*** Opening Data listing ***
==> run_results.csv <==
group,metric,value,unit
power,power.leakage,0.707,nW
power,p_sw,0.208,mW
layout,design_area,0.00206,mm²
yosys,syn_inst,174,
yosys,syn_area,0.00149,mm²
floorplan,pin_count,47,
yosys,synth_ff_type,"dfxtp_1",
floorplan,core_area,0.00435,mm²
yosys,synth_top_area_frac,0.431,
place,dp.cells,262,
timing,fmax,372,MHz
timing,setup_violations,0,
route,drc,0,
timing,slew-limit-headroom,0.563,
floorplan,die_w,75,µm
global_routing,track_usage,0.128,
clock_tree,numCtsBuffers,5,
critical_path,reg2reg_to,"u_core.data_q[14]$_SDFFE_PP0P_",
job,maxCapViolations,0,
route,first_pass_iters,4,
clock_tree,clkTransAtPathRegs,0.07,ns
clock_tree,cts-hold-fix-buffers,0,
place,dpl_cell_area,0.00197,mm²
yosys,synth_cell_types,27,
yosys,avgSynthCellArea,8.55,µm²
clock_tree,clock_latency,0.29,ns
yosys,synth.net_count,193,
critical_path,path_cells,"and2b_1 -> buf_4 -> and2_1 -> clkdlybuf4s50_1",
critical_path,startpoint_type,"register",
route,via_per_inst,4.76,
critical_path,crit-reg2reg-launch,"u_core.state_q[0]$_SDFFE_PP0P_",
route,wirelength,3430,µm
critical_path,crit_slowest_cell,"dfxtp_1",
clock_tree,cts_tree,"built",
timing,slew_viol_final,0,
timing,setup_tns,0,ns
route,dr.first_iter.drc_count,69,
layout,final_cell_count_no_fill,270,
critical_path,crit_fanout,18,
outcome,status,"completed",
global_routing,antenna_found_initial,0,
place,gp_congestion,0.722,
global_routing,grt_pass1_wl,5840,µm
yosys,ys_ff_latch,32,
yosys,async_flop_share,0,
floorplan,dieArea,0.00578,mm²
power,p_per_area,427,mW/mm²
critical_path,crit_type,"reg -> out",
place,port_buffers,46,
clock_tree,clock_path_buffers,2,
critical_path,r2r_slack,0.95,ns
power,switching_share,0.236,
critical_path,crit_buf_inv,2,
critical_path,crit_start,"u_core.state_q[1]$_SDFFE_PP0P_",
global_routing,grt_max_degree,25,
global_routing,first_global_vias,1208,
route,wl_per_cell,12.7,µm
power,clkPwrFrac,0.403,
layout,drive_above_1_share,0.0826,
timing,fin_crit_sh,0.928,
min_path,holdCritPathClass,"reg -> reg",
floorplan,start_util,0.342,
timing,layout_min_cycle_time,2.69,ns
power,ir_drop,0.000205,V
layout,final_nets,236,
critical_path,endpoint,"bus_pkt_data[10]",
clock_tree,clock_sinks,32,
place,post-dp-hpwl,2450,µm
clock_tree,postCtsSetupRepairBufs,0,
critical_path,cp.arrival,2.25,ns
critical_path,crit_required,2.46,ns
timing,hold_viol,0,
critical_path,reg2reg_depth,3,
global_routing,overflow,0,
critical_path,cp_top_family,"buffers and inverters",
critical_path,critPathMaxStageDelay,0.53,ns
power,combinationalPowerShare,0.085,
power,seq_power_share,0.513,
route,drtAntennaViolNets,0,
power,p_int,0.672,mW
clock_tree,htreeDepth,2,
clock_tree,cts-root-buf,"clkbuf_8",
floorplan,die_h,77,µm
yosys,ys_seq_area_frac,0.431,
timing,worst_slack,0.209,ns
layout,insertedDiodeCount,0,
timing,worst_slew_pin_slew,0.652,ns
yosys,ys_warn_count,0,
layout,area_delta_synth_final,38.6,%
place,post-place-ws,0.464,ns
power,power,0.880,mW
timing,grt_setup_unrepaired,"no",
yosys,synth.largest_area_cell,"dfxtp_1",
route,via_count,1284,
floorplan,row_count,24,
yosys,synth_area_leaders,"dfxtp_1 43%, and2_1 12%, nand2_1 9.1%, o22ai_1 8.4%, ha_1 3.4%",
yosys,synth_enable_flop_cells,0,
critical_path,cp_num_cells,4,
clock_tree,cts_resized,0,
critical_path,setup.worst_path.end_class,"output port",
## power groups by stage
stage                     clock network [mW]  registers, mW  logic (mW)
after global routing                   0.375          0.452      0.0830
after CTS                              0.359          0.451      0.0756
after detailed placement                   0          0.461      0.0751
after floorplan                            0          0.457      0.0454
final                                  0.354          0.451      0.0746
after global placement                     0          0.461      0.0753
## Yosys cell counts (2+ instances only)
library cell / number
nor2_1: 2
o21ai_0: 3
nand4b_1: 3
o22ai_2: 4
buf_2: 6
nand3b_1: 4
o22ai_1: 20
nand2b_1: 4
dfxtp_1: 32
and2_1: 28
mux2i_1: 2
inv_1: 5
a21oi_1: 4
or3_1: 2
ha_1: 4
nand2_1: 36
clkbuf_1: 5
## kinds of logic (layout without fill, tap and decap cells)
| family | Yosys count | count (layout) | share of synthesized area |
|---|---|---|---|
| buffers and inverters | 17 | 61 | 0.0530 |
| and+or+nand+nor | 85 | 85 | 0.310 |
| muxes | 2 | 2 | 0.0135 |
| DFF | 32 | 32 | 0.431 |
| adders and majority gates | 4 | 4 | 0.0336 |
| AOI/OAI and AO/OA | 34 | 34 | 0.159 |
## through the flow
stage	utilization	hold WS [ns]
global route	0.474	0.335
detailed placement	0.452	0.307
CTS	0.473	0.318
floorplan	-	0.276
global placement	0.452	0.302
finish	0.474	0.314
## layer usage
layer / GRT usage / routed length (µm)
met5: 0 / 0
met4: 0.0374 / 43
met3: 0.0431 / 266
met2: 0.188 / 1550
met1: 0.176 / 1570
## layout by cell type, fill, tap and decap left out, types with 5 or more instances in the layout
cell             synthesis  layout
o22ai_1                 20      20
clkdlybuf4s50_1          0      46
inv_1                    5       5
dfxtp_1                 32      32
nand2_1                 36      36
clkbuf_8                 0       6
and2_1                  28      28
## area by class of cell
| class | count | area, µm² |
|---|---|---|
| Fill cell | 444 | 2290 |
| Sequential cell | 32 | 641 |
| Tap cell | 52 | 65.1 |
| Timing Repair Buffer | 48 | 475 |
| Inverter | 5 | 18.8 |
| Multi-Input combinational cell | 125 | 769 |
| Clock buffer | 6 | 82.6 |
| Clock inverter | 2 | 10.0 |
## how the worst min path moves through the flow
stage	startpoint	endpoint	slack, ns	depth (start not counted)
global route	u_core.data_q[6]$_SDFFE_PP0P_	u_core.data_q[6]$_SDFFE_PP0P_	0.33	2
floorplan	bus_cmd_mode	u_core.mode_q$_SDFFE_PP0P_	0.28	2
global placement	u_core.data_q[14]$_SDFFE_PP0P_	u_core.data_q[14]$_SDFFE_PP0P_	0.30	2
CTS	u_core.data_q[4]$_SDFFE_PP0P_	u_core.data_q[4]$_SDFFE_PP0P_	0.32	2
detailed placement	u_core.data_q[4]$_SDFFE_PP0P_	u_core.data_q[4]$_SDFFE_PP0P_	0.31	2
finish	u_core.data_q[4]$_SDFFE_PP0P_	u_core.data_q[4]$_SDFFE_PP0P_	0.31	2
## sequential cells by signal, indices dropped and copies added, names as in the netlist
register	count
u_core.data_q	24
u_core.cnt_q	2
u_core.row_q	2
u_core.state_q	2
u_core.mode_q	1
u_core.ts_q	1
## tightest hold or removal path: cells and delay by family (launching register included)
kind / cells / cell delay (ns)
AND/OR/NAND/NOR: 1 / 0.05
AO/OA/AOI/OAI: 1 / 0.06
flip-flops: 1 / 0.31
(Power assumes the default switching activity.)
*** Closing Data listing ***
*** Opening Data listing ***
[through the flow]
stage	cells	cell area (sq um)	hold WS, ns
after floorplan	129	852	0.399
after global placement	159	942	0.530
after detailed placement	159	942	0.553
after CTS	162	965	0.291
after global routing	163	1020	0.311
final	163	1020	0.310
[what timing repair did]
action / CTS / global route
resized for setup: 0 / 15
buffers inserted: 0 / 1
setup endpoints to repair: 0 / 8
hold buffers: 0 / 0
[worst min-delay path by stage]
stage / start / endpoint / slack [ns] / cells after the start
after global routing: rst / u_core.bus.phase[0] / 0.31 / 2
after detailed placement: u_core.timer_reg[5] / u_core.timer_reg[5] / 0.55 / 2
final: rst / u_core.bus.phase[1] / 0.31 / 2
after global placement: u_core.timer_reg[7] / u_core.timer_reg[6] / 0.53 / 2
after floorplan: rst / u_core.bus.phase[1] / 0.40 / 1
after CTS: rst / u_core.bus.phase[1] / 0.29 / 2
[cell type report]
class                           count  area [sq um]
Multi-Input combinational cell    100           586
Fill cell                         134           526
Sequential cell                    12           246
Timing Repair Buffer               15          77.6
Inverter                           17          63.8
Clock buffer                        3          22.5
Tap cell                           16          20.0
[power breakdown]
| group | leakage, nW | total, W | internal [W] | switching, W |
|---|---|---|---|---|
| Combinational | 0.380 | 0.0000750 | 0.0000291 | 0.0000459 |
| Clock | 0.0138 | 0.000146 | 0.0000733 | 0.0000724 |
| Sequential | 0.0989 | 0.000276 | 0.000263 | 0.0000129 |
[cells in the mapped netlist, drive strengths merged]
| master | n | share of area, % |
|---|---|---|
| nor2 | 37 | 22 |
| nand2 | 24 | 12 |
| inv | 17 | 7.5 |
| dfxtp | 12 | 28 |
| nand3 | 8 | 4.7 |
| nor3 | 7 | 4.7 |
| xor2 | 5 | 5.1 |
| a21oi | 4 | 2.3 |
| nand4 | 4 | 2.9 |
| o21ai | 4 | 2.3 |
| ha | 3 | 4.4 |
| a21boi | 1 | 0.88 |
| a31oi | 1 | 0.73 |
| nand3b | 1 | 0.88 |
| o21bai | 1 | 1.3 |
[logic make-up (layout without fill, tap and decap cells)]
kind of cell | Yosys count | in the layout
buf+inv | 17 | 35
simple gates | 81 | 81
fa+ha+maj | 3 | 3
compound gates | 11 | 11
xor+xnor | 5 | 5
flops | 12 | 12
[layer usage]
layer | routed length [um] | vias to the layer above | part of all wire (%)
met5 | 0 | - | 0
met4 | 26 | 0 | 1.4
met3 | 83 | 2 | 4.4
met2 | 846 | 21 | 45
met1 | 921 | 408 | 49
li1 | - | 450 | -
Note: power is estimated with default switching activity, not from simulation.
*** Closing Data listing ***
== Problem requirements ==
What you return must be the lines above that run from the line with "34 | 0.159 |" to the line with "cell | 32 | 641 |", inclusive, each copied exactly.

== Exercise solution ==
| AOI/OAI and AO/OA | 34 | 34 | 0.159 |
## through the flow
stage	utilization	hold WS [ns]
global route	0.474	0.335
detailed placement	0.452	0.307
CTS	0.473	0.318
floorplan	-	0.276
global placement	0.452	0.302
finish	0.474	0.314
## layer usage
layer / GRT usage / routed length (µm)
met5: 0 / 0
met4: 0.0374 / 43
met3: 0.0431 / 266
met2: 0.188 / 1550
met1: 0.176 / 1570
## layout by cell type, fill, tap and decap left out, types with 5 or more instances in the layout
cell             synthesis  layout
o22ai_1                 20      20
clkdlybuf4s50_1          0      46
inv_1                    5       5
dfxtp_1                 32      32
nand2_1                 36      36
clkbuf_8                 0       6
and2_1                  28      28
## area by class of cell
| class | count | area, µm² |
|---|---|---|
| Fill cell | 444 | 2290 |
| Sequential cell | 32 | 641 |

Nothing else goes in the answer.